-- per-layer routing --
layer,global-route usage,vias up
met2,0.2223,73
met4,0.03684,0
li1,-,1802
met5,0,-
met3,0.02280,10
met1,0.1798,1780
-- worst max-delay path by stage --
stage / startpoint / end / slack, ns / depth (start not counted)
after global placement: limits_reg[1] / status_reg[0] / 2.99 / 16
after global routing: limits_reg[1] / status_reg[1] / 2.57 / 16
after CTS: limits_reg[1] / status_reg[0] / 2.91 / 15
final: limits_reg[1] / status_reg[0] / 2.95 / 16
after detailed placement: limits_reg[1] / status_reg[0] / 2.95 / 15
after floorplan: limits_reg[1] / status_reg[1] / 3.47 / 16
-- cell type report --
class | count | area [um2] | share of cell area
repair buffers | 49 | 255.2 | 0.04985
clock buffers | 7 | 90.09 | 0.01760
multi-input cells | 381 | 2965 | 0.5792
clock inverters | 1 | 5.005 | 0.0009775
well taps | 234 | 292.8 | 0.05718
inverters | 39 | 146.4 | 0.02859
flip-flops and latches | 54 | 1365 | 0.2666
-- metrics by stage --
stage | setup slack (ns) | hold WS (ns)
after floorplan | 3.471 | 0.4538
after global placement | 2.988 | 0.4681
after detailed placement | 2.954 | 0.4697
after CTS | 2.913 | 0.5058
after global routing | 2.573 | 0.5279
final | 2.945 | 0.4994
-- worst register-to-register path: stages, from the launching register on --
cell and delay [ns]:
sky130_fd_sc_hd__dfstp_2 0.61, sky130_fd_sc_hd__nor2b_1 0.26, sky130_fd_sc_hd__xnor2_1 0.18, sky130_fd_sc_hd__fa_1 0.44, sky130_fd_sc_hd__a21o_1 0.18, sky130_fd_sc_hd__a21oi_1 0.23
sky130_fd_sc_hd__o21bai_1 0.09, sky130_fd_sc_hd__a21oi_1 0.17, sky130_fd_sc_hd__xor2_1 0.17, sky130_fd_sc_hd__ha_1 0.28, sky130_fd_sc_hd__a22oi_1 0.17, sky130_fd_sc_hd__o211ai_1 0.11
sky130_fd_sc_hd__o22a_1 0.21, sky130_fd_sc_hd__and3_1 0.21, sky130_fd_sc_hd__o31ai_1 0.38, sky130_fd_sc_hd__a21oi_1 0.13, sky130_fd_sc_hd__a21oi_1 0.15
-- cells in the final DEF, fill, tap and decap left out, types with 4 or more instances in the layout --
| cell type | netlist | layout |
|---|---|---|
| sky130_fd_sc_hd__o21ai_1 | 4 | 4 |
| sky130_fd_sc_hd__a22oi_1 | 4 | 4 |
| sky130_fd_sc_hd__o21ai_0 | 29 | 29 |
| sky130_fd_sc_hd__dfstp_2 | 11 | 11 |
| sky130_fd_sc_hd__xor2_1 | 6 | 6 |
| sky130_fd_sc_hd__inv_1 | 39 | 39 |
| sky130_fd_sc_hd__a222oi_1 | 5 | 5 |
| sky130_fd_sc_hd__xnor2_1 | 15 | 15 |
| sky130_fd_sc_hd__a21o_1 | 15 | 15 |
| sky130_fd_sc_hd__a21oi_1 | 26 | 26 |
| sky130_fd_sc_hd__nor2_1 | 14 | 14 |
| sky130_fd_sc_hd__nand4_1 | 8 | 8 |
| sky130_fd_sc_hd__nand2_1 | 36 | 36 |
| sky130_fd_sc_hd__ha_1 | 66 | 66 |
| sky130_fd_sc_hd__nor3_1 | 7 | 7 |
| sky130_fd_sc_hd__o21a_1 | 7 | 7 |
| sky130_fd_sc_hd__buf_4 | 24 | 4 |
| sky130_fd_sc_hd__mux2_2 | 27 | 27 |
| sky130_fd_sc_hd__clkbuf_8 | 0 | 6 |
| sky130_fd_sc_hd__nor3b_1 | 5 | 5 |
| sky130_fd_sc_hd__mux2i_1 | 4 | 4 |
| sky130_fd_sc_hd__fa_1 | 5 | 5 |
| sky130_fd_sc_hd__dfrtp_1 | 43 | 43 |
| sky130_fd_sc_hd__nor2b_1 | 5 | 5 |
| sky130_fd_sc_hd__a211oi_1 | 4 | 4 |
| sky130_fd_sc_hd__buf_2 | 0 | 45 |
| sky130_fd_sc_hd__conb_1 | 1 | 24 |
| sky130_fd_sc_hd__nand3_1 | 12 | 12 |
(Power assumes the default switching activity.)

TASK DESCRIPTION:
Start with the first line. Please copy exactly each line of the listing through the one with "after global placement | 2.988 | 0.4681", including it.

YOUR RESPONSE:
-- per-layer routing --
layer,global-route usage,vias up
met2,0.2223,73
met4,0.03684,0
li1,-,1802
met5,0,-
met3,0.02280,10
met1,0.1798,1780
-- worst max-delay path by stage --
stage / startpoint / end / slack, ns / depth (start not counted)
after global placement: limits_reg[1] / status_reg[0] / 2.99 / 16
after global routing: limits_reg[1] / status_reg[1] / 2.57 / 16
after CTS: limits_reg[1] / status_reg[0] / 2.91 / 15
final: limits_reg[1] / status_reg[0] / 2.95 / 16
after detailed placement: limits_reg[1] / status_reg[0] / 2.95 / 15
after floorplan: limits_reg[1] / status_reg[1] / 3.47 / 16
-- cell type report --
class | count | area [um2] | share of cell area
repair buffers | 49 | 255.2 | 0.04985
clock buffers | 7 | 90.09 | 0.01760
multi-input cells | 381 | 2965 | 0.5792
clock inverters | 1 | 5.005 | 0.0009775
well taps | 234 | 292.8 | 0.05718
inverters | 39 | 146.4 | 0.02859
flip-flops and latches | 54 | 1365 | 0.2666
-- metrics by stage --
stage | setup slack (ns) | hold WS (ns)
after floorplan | 3.471 | 0.4538
after global placement | 2.988 | 0.4681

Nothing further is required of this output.